Dynamics of type IIb mutation-induced conformational changes in the von Willebrand factor A1 domain

Von Willebrand factor (vWF) is the largest soluble protein in human blood. In regions of high shear rates such as those encountered in stenosed arteries vWF binds platelet GpIb and induces platelet activation. This phenomenon is manifested in pathological conditions such as cerebral ischemia and myocardial infarction. While wild-type vWF does not bind GpIb under static conditions, in Type IIb von Willebrand disease (vWD) vWF shows a constitutive affinity for GpIb. In this study, molecular dynamics simulations were performed to generate the structure of the Type IIb mutant Ile 546 Val (I546V). The equilibrium structure of the I546V mutant obtained here is in qualitative agreement with the experimentally determined crystal structure for this mutant.

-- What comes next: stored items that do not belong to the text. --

### config.mk
export PLATFORM = sky130hd
export DESIGN_NAME = mem_ctrl_flat
export DESIGN_NICKNAME = d
export VERILOG_FILES = /design/src/source/mem_data_pkg.sv /design/src/source/mem_req_pkg.sv /design/src/source/mem_bus_if.sv /design/src/source/mem_ctrl.sv /design/src/flat_wrapper.sv
export VERILOG_INCLUDE_DIRS = /design/src /design/src/source
export SDC_FILE = /design/constraint.sdc
export NUM_CORES = 1
export LEC_CHECK = 0
export BUFFER_PORTS_ARGS = -buffer_cell sky130_fd_sc_hd__buf_2
export CAP_MARGIN = 0
export CORE_AREA = 5 5 309 311
export DETAILED_ROUTE_END_ITERATION = 7
export DIE_AREA = 0 0 314 316
export GPL_ROUTABILITY_DRIVEN = 0
export GPL_TIMING_DRIVEN = 0
export SETUP_SLACK_MARGIN = 0.1
export SYNTH_ARGS = -nofsm -noshare
export SYNTH_HDL_FRONTEND = slang
export SYNTH_SLANG_ARGS = --single-unit
### constraint.sdc
create_clock -name vclk -period 0.8
set_clock_uncertainty 0.2 [all_clocks]
set_input_delay 0 -clock vclk [all_inputs]
set_output_delay 0 -clock vclk [all_outputs]
set_load 0.02 [all_outputs]
`src/logic/swarm_pkg.sv`:
```
package swarm_pkg;

   // conflict key; two tasks with the same hint never run together
   typedef logic [7:0] hint_t;

   // task types known to the cores
   typedef enum logic [1:0] {
      TYPE_A   = 2'd0,
      TYPE_B   = 2'd1,
      TYPE_C   = 2'd2,
      TYPE_ANY = 2'd3
   } task_type_t;

   // number of type codes a core may request
   localparam int N_TASK_TYPES = 4;

   // wildcard request, matches every type at or below it
   localparam task_type_t TASK_TYPE_ALL = TYPE_ANY;

   // one task as seen by the host and the cores (26 bits)
   typedef struct packed {
      task_type_t  ttype;
      hint_t       hint;
      logic [15:0] payload;
   } task_t;

   // commit queue slot carried along with each task as a tag
   typedef logic [3:0] cq_slice_slot_t;

   // core index, room for 16 cores
   typedef logic [3:0] core_id_t;

endpackage
```
`src/logic/task_unit.sv`:
```
`timescale 1ns/1ps

// task dispatch unit: queue in front of the conflict serializer
module task_unit
   import swarm_pkg::*;
#(
   parameter int NUM_CORES           = 4,
   parameter int LOG_READY_LIST_SIZE = 3,
   parameter int QUEUE_DEPTH         = 16
) (
   input  logic                       clk,
   input  logic                       rstn,

   // host enqueue
   input  logic                       enq_valid,
   input  task_t                      enq_task,
   output logic                       enq_ready,

   // cores
   input  logic       [NUM_CORES-1:0] s_arvalid,
   input  task_type_t [NUM_CORES-1:0] s_araddr,
   output logic       [NUM_CORES-1:0] s_rvalid,
   output task_t                      s_rdata,
   output cq_slice_slot_t             s_cq_slot,

   // finish reports
   input  logic                       finished_task_valid,
   input  core_id_t                   finished_task_core,

   output logic                       almost_full,
   output logic                       all_cores_idle
);

   // queue head toward the serializer
   logic           m_valid;
   task_t          m_task;
   cq_slice_slot_t m_cq_slot;
   logic           m_ready;

   task_queue #(
      .QUEUE_DEPTH (QUEUE_DEPTH)
   ) queue0 (
      .clk       (clk),
      .rstn      (rstn),
      .enq_valid (enq_valid),
      .enq_task  (enq_task),
      .enq_ready (enq_ready),
      .m_valid   (m_valid),
      .m_task    (m_task),
      .m_cq_slot (m_cq_slot),
      .m_ready   (m_ready)
   );

   conflict_serializer #(
      .NUM_CORES           (NUM_CORES),
      .LOG_READY_LIST_SIZE (LOG_READY_LIST_SIZE)
   ) serializer0 (
      .clk                 (clk),
      .rstn                (rstn),
      .s_arvalid           (s_arvalid),
      .s_araddr            (s_araddr),
      .s_rvalid            (s_rvalid),
      .s_rdata             (s_rdata),
      .s_cq_slot           (s_cq_slot),
      .finished_task_valid (finished_task_valid),
      .finished_task_core  (finished_task_core),
      .m_task              (m_task),
      .m_cq_slot           (m_cq_slot),
      .m_valid             (m_valid),
      .m_ready             (m_ready),
      .almost_full         (almost_full),
      .all_cores_idle      (all_cores_idle)
   );

endmodule

```
`src/logic/conflict_serializer.sv`:
```
`timescale 1ns/1ps

// hands ready tasks to requesting cores while keeping tasks with equal
// hints from running at the same time
//
// the ready list is a compacted shift register; each entry has a valid and
// a conflict bit. a request gets the earliest conflict-free entry of its
// type, and a finish clears the conflict bit of the earliest entry that
// waits on the finished hint
module conflict_serializer
   import swarm_pkg::*;
#(
   parameter int NUM_CORES           = 4,
   parameter int LOG_READY_LIST_SIZE = 3
) (
   input  logic                          clk,
   input  logic                          rstn,

   // core requests, answered by s_rvalid one cycle after selection
   input  logic       [NUM_CORES-1:0]    s_arvalid,
   input  task_type_t [NUM_CORES-1:0]    s_araddr,
   output logic       [NUM_CORES-1:0]    s_rvalid,
   output task_t                         s_rdata,
   output cq_slice_slot_t                s_cq_slot,

   // finish reports
   input  logic                          finished_task_valid,
   input  core_id_t                      finished_task_core,

   // from the task queue
   input  task_t                         m_task,
   input  cq_slice_slot_t                m_cq_slot,
   input  logic                          m_valid,
   output logic                          m_ready,

   output logic                          almost_full,
   output logic                          all_cores_idle
);

   localparam int READY_LIST_SIZE = 2 ** LOG_READY_LIST_SIZE;
   localparam int CORE_W          = (NUM_CORES > 1) ? $clog2(NUM_CORES) : 1;
   localparam int AF_LEVEL        = READY_LIST_SIZE - 4;

   // ready list storage
   task_t                      ready_list         [READY_LIST_SIZE];
   cq_slice_slot_t             ready_list_cq_slot [READY_LIST_SIZE];
   logic [READY_LIST_SIZE-1:0] ready_list_valid;
   logic [READY_LIST_SIZE-1:0] ready_list_conflict;

   // per-core running hint
   hint_t                      running_task_hint  [NUM_CORES];
   logic [NUM_CORES-1:0]       running_task_hint_valid;

   // stage two registers
   logic                           reg_valid;
   logic [CORE_W-1:0]              reg_core_id;
   logic [LOG_READY_LIST_SIZE-1:0] reg_task_select;

   logic [READY_LIST_SIZE-1:0]     type_ready [N_TASK_TYPES];
   logic [NUM_CORES-1:0]           can_take_request;
   logic [CORE_W-1:0]              core_select;
   logic [READY_LIST_SIZE-1:0]     task_select_in;
   logic [LOG_READY_LIST_SIZE-1:0] task_select;

   hint_t                          finished_hint;
   logic [READY_LIST_SIZE-1:0]     finish_match;
   logic [LOG_READY_LIST_SIZE-1:0] finish_select;
   logic [READY_LIST_SIZE-1:0]     clear_at;

   logic [LOG_READY_LIST_SIZE-1:0] next_insert_location;
   logic                           insert_fire;
   logic [READY_LIST_SIZE-1:0]     insert_hits_ready;
   logic [NUM_CORES-1:0]           insert_hits_running;
   logic                           insert_conflict;
   logic [READY_LIST_SIZE-1:0]     shift_at;
   logic [READY_LIST_SIZE-1:0]     load_at;

   logic [LOG_READY_LIST_SIZE:0]   ready_count;
   logic [LOG_READY_LIST_SIZE:0]   ready_count_next;

   // ready vectors per requested type
   // the entry leaving in stage two is not offered again
   always_comb begin
      for (int t = 0; t < N_TASK_TYPES; t++) begin
         for (int j = 0; j < READY_LIST_SIZE; j++) begin
            type_ready[t][j] = ready_list_valid[j] && !ready_list_conflict[j]
               && ((t == int'(TASK_TYPE_ALL)) ? (ready_list[j].ttype <= TASK_TYPE_ALL)
                                               : (int'(ready_list[j].ttype) == t))
               && !(reg_valid && (int'(reg_task_select) == j));
         end
      end
   end

   // stage one: pick a core, then its earliest matching entry
   always_comb begin
      for (int i = 0; i < NUM_CORES; i++) begin
         can_take_request[i] = s_arvalid[i]
            && (type_ready[s_araddr[i]] != '0)
            && !(reg_valid && (int'(reg_core_id) == i));
      end
   end

   lowbit #(
      .IN_WIDTH  (NUM_CORES),
      .OUT_WIDTH (CORE_W)
   ) core_sel (
      .in  (can_take_request),
      .out (core_select)
   );

   assign task_select_in = type_ready[s_araddr[core_select]];

   lowbit #(
      .IN_WIDTH  (READY_LIST_SIZE),
      .OUT_WIDTH (LOG_READY_LIST_SIZE)
   ) task_sel (
      .in  (task_select_in),
      .out (task_select)
   );

   always_ff @(posedge clk) begin
      if (!rstn) begin
         reg_valid       <= 1'b0;
         reg_core_id     <= '0;
         reg_task_select <= '0;
      end else begin
         reg_valid   <= can_take_request[core_select];
         reg_core_id <= core_select;
         // entries above a dequeue move down by one this cycle
         if (reg_valid && (task_select > reg_task_select)) begin
            reg_task_select <= task_select - 1'b1;
         end else begin
            reg_task_select <= task_select;
         end
      end
   end

   // stage two response
   always_comb begin
      for (int i = 0; i < NUM_CORES; i++) begin
         s_rvalid[i] = reg_valid && (int'(reg_core_id) == i);
      end
   end

   assign s_rdata   = ready_list[reg_task_select];
   assign s_cq_slot = ready_list_cq_slot[reg_task_select];

   // finish: find the earliest waiting entry with the finished hint
   always_comb begin
      finished_hint = '0;
      for (int c = 0; c < NUM_CORES; c++) begin
         if (finished_task_core == core_id_t'(c)) begin
            finished_hint = running_task_hint[c];
         end
      end
      for (int j = 0; j < READY_LIST_SIZE; j++) begin
         finish_match[j] = finished_task_valid && ready_list_valid[j]
            && ready_list_conflict[j] && (ready_list[j].hint == finished_hint);
      end
   end

   lowbit #(
      .IN_WIDTH  (READY_LIST_SIZE),
      .OUT_WIDTH (LOG_READY_LIST_SIZE)
   ) finish_sel (
      .in  (finish_match),
      .out (finish_select)
   );

   // insert goes to the first empty slot, the list stays compacted
   lowbit #(
      .IN_WIDTH  (READY_LIST_SIZE),
      .OUT_WIDTH (LOG_READY_LIST_SIZE)
   ) insert_sel (
      .in  (~ready_list_valid),
      .out (next_insert_location)
   );

   assign m_ready     = m_valid && !ready_list_valid[next_insert_location];
   assign insert_fire = m_valid && m_ready;

   // incoming task conflicts with anything waiting or still running
   always_comb begin
      for (int j = 0; j < READY_LIST_SIZE; j++) begin
         insert_hits_ready[j] = ready_list_valid[j] && (ready_list[j].hint == m_task.hint);
      end
      for (int c = 0; c < NUM_CORES; c++) begin
         insert_hits_running[c] = running_task_hint_valid[c]
            && (running_task_hint[c] == m_task.hint)
            && !(finished_task_valid && (finished_task_core == core_id_t'(c)));
      end
   end

   assign insert_conflict = (insert_hits_ready != '0) || (insert_hits_running != '0);

   // per-entry moves for this cycle
   always_comb begin
      for (int j = 0; j < READY_LIST_SIZE; j++) begin
         shift_at[j] = reg_valid && (j >= int'(reg_task_select));
         // during a dequeue the insert lands one slot lower
         if (shift_at[j]) begin
            load_at[j] = insert_fire && (int'(next_insert_location) == j + 1);
         end else begin
            load_at[j] = insert_fire && (int'(next_insert_location) == j);
         end
         clear_at[j] = finish_match[j] && (int'(finish_select) == j);
      end
   end

   // task and tag fields
   always_ff @(posedge clk) begin
      for (int j = 0; j < READY_LIST_SIZE; j++) begin
         if (load_at[j]) begin
            ready_list[j]         <= m_task;
            ready_list_cq_slot[j] <= m_cq_slot;
         end else if (shift_at[j] && (j < READY_LIST_SIZE - 1)) begin
            ready_list[j]         <= ready_list[j+1];
            ready_list_cq_slot[j] <= ready_list_cq_slot[j+1];
         end
      end
   end

   // valid and conflict bits
   always_ff @(posedge clk) begin
      if (!rstn) begin
         ready_list_valid    <= '0;
         ready_list_conflict <= '0;
      end else begin
         for (int j = 0; j < READY_LIST_SIZE; j++) begin
            if (load_at[j]) begin
               ready_list_valid[j]    <= 1'b1;
               ready_list_conflict[j] <= insert_conflict;
            end else if (shift_at[j]) begin
               if (j < READY_LIST_SIZE - 1) begin
                  ready_list_valid[j]    <= ready_list_valid[j+1];
                  ready_list_conflict[j] <= ready_list_conflict[j+1] && !clear_at[j+1];
               end else begin
                  // top slot empties when nothing is shifted in
                  ready_list_valid[j]    <= 1'b0;
                  ready_list_conflict[j] <= 1'b0;
               end
            end else if (clear_at[j]) begin
               ready_list_conflict[j] <= 1'b0;
            end
         end
      end
   end

   // occupancy and registered almost_full
   assign ready_count_next = ready_count + insert_fire - reg_valid;

   always_ff @(posedge clk) begin
      if (!rstn) begin
         ready_count <= '0;
         almost_full <= 1'b0;
      end else begin
         ready_count <= ready_count_next;
         almost_full <= (int'(ready_count_next) >= AF_LEVEL);
      end
   end

   // hint table, a response takes priority over a finish on the same core
   always_ff @(posedge clk) begin
      if (!rstn) begin
         running_task_hint_valid <= '0;
      end else begin
         for (int c = 0; c < NUM_CORES; c++) begin
            if (s_rvalid[c]) begin
               running_task_hint_valid[c] <= 1'b1;
            end else if (finished_task_valid && (finished_task_core == core_id_t'(c))) begin
               running_task_hint_valid[c] <= 1'b0;
            end
         end
      end
   end

   always_ff @(posedge clk) begin
      for (int c = 0; c < NUM_CORES; c++) begin
         if (s_rvalid[c]) begin
            running_task_hint[c] <= s_rdata.hint;
         end
      end
   end

   // core 0 runs the ordered-commit helper and is left out
   assign all_cores_idle = (running_task_hint_valid[NUM_CORES-1:1] == '0);

endmodule

```
`src/logic/task_queue.sv`:
```
`timescale 1ns/1ps

// circular task buffer between the host and the serializer
module task_queue
   import swarm_pkg::*;
#(
   parameter int QUEUE_DEPTH = 16
) (
   input  logic           clk,
   input  logic           rstn,

   // host side
   input  logic           enq_valid,
   input  task_t          enq_task,
   output logic           enq_ready,

   // serializer side
   output logic           m_valid,
   output task_t          m_task,
   output cq_slice_slot_t m_cq_slot,
   input  logic           m_ready
);

   localparam int PTR_W = $clog2(QUEUE_DEPTH);

   task_t            mem [QUEUE_DEPTH];
   logic [PTR_W-1:0] head;
   logic [PTR_W-1:0] tail;
   logic [PTR_W:0]   count;
   cq_slice_slot_t   next_slot;
   logic             enq_fire;
   logic             deq_fire;

   assign enq_ready = (count != (PTR_W+1)'(QUEUE_DEPTH));
   assign m_valid   = (count != '0);
   assign m_task    = mem[head];
   assign m_cq_slot = next_slot;

   assign enq_fire = enq_valid && enq_ready;
   assign deq_fire = m_valid && m_ready;

   // storage
   always_ff @(posedge clk) begin
      if (enq_fire) begin
         mem[tail] <= enq_task;
      end
   end

   // pointers wrap on their own since the depth is a power of two
   always_ff @(posedge clk) begin
      if (!rstn) begin
         head      <= '0;
         tail      <= '0;
         count     <= '0;
         next_slot <= '0;
      end else begin
         if (enq_fire) begin
            tail <= tail + 1'b1;
         end
         if (deq_fire) begin
            head      <= head + 1'b1;
            // slot tag handed out as the task leaves
            next_slot <= next_slot + 1'b1;
         end
         case ({enq_fire, deq_fire})
            2'b10:   count <= count + 1'b1;
            2'b01:   count <= count - 1'b1;
            default: count <= count;
         endcase
      end
   end

endmodule

```
`src/logic/lowbit.sv`:
```
`timescale 1ns/1ps

// priority encoder, index of the lowest set bit
// returns zero when the input is all zero
module lowbit #(
   parameter int IN_WIDTH  = 8,
   parameter int OUT_WIDTH = 3
) (
   input  logic [IN_WIDTH-1:0]  in,
   output logic [OUT_WIDTH-1:0] out
);

   always_comb begin
      out = '0;
      // walk downwards so the lowest hit is the last one written
      for (int i = IN_WIDTH - 1; i >= 0; i--) begin
         if (in[i]) begin
            out = OUT_WIDTH'(i);
         end
      end
   end

endmodule

```
===== config.mk =====
export PLATFORM = sky130hd
export DESIGN_NAME = system_bus
export DESIGN_NICKNAME = d
export VERILOG_FILES = /design/src/core_v_mini_mcu_pkg.sv /design/src/system_bus.sv
export VERILOG_INCLUDE_DIRS = /design/src
export SDC_FILE = /design/constraint.sdc
export NUM_CORES = 1
export LEC_CHECK = 0
export ABC_AREA = 1
export BUFFER_PORTS_ARGS = -buffer_cell sky130_fd_sc_hd__buf_4
export CAP_MARGIN = 20
export CORE_AREA = 3 3 239 241
export DETAILED_ROUTE_END_ITERATION = 12
export DIE_AREA = 0 0 242 244
export GPL_TIMING_DRIVEN = 0
export HOLD_SLACK_MARGIN = 0.05
export SYNTH_ARGS = -nofsm -noshare
export SYNTH_HDL_FRONTEND = slang
export SYNTH_SLANG_ARGS = --single-unit

===== constraint.sdc =====
create_clock -name clk_i -period 1.71 [get_ports clk_i]
set_clock_uncertainty 0.1 [all_clocks]
set_input_delay 0.171 -clock clk_i [delete_from_list [all_inputs] [get_ports clk_i]]
set_output_delay 0.171 -clock clk_i [all_outputs]
set_load 0.05 [all_outputs]

===== src/mini_mcu_macros.svh =====
////////////////////
// address map and sizing constants for the mini MCU bus side
// include wherever a window, a bank size or the unmapped read value is needed
////////////////////

`ifndef MINI_MCU_MACROS_SVH
`define MINI_MCU_MACROS_SVH

// total on-chip RAM in bytes, split evenly over two banks
`define MCU_NUM_BYTES 65536
`define MCU_BANK_WORDS 8192

// window bases
`define MCU_RAM0_BASE 32'h0000_0000
`define MCU_RAM1_BASE 32'h0000_8000
`define MCU_PERIPH_BASE 32'h2000_0000
`define MCU_PERIPH_SIZE 32'h0000_1000

// returned by the error responder
`define MCU_UNMAPPED_RDATA 32'hDEAD_BEEF

`endif


===== src/core_v_mini_mcu_pkg.sv =====
////////////////////
// shared bus field types and index encodings
// referenced by scoped name from the bus, memory and peripheral modules
////////////////////

package core_v_mini_mcu_pkg;

  // OBI field widths
  typedef logic [31:0] obi_addr_t;
  typedef logic [31:0] obi_data_t;
  typedef logic [3:0] obi_be_t;

  // slave selected by an address decode
  typedef enum logic [1:0] {
    SLV_RAM0   = 2'd0,
    SLV_RAM1   = 2'd1,
    SLV_PERIPH = 2'd2,
    SLV_NONE   = 2'd3
  } slave_idx_e;

  // masters, in rising priority order
  typedef enum logic [1:0] {
    MST_INSTR = 2'd0,
    MST_DATA  = 2'd1,
    MST_DBG   = 2'd2
  } master_idx_e;

endpackage
==> config.mk <==
export PLATFORM = sky130hd
export DESIGN_NAME = peripheral_subsystem
export DESIGN_NICKNAME = d
export VERILOG_FILES = /design/src/core_v_mini_mcu_pkg.sv /design/src/peripheral_subsystem.sv
export VERILOG_INCLUDE_DIRS = /design/src
export SDC_FILE = /design/constraint.sdc
export NUM_CORES = 1
export LEC_CHECK = 0
export BUFFER_PORTS_ARGS = -buffer_cell sky130_fd_sc_hd__clkbuf_2
export CAP_MARGIN = 10
export CORE_MARGIN = 2
export CORE_UTILIZATION = 51
export CTS_CLUSTER_DIAMETER = 30
export CTS_CLUSTER_SIZE = 10
export DETAILED_ROUTE_END_ITERATION = 6
export GPL_TIMING_DRIVEN = 0
export PLACE_DENSITY = 0.76
export SLEW_MARGIN = 0
export SYNTH_ARGS = -nofsm -noshare
export SYNTH_HDL_FRONTEND = slang
export SYNTH_SLANG_ARGS = --single-unit
==> constraint.sdc <==
create_clock -name clk_i -period 2.65 [get_ports clk_i]
set_clock_uncertainty 0.05 [all_clocks]
set_input_delay 0.1325 -clock clk_i [delete_from_list [all_inputs] [get_ports clk_i]]
set_output_delay 0.1325 -clock clk_i [all_outputs]
set_load 0.05 [all_outputs]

Our results demonstrate that the single amino-acid substitution at the bottom of the vWF structure causes a rapid rearrangement of the salt bridge network in the vWF A1 domain that results in a re-orientation of the functional group of Asp 560, 27Å from the site of the mutation. This residue has been previously shown to be involved in GpIb binding. These results provide dynamic information on the changes within the vWF A1 domain that regulate vWF function. These features may be relevant to our understanding of the mechanism of shear-induced platelet activation.